WHAT TO PRODUCE
Nothing outside the stretch is wanted. Repeat exactly the lines of the listing below from the one that contains "### design/flow/config.mk" through the one that contains "for (i = 0; i < 32; i = i + 1) begin", both ends included.

GIVEN DATA
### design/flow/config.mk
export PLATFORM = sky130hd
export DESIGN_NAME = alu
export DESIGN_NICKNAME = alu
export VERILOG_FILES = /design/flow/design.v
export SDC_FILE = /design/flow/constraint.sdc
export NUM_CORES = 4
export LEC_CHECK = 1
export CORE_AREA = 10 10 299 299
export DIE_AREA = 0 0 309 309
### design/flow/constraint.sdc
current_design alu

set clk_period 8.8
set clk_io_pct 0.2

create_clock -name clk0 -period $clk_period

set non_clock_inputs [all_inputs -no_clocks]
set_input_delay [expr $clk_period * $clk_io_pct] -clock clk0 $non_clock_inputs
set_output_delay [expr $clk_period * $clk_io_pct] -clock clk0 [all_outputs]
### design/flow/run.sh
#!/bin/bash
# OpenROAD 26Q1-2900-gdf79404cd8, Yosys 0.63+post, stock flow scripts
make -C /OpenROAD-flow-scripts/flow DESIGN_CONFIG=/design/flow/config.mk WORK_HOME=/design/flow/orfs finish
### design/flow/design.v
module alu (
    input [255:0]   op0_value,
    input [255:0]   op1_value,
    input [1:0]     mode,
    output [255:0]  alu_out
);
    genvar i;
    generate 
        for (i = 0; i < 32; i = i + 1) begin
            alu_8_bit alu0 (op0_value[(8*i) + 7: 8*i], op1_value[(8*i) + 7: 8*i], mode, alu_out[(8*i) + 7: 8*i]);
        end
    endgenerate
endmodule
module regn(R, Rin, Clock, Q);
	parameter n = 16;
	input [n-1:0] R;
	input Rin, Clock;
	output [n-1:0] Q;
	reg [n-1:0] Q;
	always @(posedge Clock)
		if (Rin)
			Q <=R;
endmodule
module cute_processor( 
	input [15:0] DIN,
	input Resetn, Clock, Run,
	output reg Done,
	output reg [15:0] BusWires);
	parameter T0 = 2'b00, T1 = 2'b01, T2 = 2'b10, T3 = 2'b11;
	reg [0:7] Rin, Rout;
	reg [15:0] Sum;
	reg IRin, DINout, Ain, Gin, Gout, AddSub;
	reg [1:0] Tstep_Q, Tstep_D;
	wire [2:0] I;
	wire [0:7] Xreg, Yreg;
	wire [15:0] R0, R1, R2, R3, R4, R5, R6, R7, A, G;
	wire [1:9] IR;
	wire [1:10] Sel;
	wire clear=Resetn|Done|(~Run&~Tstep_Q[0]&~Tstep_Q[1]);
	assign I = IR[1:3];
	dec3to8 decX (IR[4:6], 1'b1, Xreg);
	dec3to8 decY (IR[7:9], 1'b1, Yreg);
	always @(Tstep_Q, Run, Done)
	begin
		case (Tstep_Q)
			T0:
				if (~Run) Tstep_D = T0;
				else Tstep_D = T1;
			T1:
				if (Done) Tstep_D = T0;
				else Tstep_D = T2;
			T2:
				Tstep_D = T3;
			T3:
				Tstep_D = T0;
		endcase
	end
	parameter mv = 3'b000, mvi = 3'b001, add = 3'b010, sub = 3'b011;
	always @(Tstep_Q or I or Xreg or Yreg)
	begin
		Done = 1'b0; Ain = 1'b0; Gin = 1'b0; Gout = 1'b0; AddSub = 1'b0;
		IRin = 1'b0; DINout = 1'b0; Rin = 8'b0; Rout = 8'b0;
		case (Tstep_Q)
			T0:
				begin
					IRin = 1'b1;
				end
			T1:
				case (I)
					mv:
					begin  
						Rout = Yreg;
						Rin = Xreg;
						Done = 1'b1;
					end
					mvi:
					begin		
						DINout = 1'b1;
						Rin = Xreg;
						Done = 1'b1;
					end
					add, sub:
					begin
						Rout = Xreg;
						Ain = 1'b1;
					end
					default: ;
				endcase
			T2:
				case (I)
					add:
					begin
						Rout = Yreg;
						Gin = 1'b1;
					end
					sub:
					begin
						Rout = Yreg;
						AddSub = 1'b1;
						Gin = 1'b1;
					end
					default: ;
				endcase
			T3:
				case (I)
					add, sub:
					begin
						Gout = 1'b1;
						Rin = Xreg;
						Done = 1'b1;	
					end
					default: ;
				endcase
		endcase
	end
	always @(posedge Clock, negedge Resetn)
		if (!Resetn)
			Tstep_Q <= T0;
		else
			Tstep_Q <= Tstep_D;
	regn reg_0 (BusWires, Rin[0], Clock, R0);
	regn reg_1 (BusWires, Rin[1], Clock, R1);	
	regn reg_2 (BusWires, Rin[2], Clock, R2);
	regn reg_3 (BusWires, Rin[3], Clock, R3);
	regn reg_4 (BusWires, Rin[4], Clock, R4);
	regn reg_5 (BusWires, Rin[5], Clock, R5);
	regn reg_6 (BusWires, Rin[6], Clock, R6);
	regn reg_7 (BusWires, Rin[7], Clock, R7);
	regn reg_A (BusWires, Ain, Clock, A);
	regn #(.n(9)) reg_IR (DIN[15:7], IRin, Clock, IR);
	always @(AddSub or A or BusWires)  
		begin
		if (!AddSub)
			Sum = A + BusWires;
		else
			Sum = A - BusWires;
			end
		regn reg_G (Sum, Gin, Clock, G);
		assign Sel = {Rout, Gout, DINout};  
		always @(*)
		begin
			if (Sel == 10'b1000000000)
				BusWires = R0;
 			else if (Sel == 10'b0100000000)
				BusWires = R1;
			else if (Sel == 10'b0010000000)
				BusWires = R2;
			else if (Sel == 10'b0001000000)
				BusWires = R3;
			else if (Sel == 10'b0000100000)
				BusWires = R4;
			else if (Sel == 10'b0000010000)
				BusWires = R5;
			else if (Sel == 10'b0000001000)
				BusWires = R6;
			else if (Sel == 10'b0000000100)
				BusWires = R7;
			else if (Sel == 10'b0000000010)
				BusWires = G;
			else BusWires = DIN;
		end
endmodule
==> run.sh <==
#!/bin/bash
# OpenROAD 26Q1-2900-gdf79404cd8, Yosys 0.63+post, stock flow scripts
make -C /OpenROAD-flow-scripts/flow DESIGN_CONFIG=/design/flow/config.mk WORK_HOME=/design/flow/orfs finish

---

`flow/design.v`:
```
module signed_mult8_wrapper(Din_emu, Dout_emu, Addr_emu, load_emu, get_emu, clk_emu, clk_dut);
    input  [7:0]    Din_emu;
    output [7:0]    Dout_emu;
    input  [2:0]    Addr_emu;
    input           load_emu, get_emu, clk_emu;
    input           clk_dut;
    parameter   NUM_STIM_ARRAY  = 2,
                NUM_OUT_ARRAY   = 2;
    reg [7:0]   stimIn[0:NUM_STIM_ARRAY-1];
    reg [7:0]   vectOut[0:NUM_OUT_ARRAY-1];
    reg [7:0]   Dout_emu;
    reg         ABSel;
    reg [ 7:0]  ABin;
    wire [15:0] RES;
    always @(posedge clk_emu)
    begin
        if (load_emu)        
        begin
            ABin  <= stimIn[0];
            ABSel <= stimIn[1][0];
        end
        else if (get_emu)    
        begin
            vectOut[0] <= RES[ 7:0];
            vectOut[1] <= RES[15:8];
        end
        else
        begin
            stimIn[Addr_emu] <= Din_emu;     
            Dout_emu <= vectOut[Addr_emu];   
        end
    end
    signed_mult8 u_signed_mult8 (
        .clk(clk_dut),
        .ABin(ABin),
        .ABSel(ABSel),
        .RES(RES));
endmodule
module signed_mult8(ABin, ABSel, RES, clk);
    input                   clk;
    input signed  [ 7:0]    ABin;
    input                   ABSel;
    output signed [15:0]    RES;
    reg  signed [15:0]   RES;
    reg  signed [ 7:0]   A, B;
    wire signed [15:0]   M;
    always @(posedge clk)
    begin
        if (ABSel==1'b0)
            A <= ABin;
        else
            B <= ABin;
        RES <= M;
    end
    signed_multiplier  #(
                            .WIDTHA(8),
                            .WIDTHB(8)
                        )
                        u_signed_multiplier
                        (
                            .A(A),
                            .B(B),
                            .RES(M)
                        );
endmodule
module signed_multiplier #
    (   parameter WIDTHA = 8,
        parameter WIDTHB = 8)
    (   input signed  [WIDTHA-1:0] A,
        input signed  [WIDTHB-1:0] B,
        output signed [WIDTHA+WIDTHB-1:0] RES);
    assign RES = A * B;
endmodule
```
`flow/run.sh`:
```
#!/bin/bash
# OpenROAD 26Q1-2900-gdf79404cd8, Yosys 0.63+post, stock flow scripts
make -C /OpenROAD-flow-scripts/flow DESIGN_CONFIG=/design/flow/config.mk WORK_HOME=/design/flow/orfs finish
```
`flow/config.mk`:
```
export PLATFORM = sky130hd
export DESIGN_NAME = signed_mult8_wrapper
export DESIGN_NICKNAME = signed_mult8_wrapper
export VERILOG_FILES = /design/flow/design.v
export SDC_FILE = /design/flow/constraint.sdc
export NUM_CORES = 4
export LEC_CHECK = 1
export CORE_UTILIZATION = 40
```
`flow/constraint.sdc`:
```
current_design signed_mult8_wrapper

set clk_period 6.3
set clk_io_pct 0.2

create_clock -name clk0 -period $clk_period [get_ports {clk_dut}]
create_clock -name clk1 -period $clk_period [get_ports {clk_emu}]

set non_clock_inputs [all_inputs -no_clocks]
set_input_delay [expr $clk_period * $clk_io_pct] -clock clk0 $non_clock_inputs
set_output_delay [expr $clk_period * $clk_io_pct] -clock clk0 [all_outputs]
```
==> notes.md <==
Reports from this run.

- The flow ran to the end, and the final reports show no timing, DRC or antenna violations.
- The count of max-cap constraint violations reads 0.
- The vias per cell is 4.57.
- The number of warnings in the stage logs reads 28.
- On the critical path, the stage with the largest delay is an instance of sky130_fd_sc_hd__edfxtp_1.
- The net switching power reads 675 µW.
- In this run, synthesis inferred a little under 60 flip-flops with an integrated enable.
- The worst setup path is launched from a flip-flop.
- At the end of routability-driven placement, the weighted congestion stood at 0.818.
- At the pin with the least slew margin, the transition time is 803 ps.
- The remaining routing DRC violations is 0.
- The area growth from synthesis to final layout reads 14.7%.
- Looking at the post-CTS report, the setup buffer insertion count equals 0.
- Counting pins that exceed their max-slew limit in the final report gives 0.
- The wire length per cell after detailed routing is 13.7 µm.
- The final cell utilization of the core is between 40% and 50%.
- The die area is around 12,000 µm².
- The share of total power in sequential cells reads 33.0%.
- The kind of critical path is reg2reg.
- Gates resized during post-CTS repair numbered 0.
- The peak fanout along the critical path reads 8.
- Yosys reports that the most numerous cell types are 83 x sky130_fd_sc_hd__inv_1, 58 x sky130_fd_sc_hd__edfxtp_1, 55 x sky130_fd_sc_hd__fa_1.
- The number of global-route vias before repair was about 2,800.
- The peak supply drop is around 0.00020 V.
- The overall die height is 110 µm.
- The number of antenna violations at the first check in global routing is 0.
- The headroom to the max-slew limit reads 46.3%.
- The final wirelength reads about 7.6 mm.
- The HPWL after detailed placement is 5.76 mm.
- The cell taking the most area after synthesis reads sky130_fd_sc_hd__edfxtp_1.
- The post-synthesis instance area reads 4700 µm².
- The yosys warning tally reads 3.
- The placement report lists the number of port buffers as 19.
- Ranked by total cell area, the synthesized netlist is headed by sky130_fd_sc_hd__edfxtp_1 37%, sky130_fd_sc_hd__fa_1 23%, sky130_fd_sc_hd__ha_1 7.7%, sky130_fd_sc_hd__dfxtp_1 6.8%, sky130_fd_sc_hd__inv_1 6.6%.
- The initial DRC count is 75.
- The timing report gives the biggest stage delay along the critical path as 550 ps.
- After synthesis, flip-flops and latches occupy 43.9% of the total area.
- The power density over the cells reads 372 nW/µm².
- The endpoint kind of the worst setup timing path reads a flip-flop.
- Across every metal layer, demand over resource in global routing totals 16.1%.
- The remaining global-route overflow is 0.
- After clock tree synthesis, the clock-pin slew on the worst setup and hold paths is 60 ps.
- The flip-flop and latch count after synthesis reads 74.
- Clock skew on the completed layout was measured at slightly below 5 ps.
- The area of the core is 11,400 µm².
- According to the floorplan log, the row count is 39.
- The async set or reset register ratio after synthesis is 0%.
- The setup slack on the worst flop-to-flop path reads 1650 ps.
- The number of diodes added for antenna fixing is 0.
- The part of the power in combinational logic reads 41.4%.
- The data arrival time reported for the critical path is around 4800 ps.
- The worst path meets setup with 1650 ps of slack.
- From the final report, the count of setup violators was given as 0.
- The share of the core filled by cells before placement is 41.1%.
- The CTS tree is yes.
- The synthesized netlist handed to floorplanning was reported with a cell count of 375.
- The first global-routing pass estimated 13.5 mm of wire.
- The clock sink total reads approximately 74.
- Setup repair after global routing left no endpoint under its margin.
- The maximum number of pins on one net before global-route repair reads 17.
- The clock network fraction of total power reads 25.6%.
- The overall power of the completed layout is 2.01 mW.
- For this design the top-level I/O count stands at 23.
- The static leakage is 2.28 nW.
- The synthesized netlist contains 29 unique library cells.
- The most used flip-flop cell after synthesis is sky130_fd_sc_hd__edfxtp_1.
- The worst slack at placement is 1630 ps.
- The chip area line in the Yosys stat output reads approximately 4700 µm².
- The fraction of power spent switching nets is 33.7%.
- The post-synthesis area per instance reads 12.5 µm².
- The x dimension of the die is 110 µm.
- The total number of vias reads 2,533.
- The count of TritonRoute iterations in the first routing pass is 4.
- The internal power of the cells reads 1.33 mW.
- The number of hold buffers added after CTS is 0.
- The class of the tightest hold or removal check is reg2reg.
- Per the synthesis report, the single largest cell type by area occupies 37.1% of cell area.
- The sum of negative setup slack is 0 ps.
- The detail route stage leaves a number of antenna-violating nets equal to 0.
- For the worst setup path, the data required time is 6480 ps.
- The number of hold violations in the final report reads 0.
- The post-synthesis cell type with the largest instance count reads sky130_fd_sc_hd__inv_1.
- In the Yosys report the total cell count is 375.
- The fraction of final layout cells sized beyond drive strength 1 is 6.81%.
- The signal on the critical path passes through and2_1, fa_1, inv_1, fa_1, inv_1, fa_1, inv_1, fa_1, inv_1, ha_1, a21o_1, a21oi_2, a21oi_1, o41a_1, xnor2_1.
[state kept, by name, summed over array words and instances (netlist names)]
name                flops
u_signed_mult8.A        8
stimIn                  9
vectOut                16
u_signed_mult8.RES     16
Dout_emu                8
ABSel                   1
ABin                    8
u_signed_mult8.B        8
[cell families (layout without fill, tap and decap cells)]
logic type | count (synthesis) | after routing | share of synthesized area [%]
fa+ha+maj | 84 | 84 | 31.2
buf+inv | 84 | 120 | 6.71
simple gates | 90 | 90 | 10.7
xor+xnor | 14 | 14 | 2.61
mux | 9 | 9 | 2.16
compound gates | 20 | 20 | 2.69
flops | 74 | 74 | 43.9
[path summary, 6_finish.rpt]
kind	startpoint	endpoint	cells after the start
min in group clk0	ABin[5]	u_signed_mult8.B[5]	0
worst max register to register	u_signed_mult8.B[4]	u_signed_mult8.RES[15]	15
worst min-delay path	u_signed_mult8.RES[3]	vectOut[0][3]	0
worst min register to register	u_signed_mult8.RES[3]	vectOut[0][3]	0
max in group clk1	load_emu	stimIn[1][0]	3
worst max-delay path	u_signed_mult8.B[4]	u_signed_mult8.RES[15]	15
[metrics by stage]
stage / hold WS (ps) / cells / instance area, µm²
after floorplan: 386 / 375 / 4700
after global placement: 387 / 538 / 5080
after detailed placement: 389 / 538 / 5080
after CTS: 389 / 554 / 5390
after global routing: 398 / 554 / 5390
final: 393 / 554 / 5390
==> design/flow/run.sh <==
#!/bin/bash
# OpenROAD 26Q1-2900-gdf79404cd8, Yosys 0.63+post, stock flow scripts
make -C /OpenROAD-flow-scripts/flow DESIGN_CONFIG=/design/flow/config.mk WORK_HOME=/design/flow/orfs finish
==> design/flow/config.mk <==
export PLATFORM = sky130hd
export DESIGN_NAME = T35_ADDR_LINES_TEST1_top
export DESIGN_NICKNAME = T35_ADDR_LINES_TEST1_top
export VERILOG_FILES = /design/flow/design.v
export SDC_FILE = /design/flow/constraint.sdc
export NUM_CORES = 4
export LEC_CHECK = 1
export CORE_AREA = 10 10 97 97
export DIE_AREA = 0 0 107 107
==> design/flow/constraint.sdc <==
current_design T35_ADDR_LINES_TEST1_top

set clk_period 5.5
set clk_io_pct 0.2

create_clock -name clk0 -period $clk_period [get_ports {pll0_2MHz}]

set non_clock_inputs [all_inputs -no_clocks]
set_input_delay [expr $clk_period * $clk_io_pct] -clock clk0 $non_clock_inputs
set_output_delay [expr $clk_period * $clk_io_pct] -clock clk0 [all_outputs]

RESULT OF THIS EXERCISE
### design/flow/config.mk
export PLATFORM = sky130hd
export DESIGN_NAME = alu
export DESIGN_NICKNAME = alu
export VERILOG_FILES = /design/flow/design.v
export SDC_FILE = /design/flow/constraint.sdc
export NUM_CORES = 4
export LEC_CHECK = 1
export CORE_AREA = 10 10 299 299
export DIE_AREA = 0 0 309 309
### design/flow/constraint.sdc
current_design alu

set clk_period 8.8
set clk_io_pct 0.2

create_clock -name clk0 -period $clk_period

set non_clock_inputs [all_inputs -no_clocks]
set_input_delay [expr $clk_period * $clk_io_pct] -clock clk0 $non_clock_inputs
set_output_delay [expr $clk_period * $clk_io_pct] -clock clk0 [all_outputs]
### design/flow/run.sh
#!/bin/bash
# OpenROAD 26Q1-2900-gdf79404cd8, Yosys 0.63+post, stock flow scripts
make -C /OpenROAD-flow-scripts/flow DESIGN_CONFIG=/design/flow/config.mk WORK_HOME=/design/flow/orfs finish
### design/flow/design.v
module alu (
    input [255:0]   op0_value,
    input [255:0]   op1_value,
    input [1:0]     mode,
    output [255:0]  alu_out
);
    genvar i;
    generate 
        for (i = 0; i < 32; i = i + 1) begin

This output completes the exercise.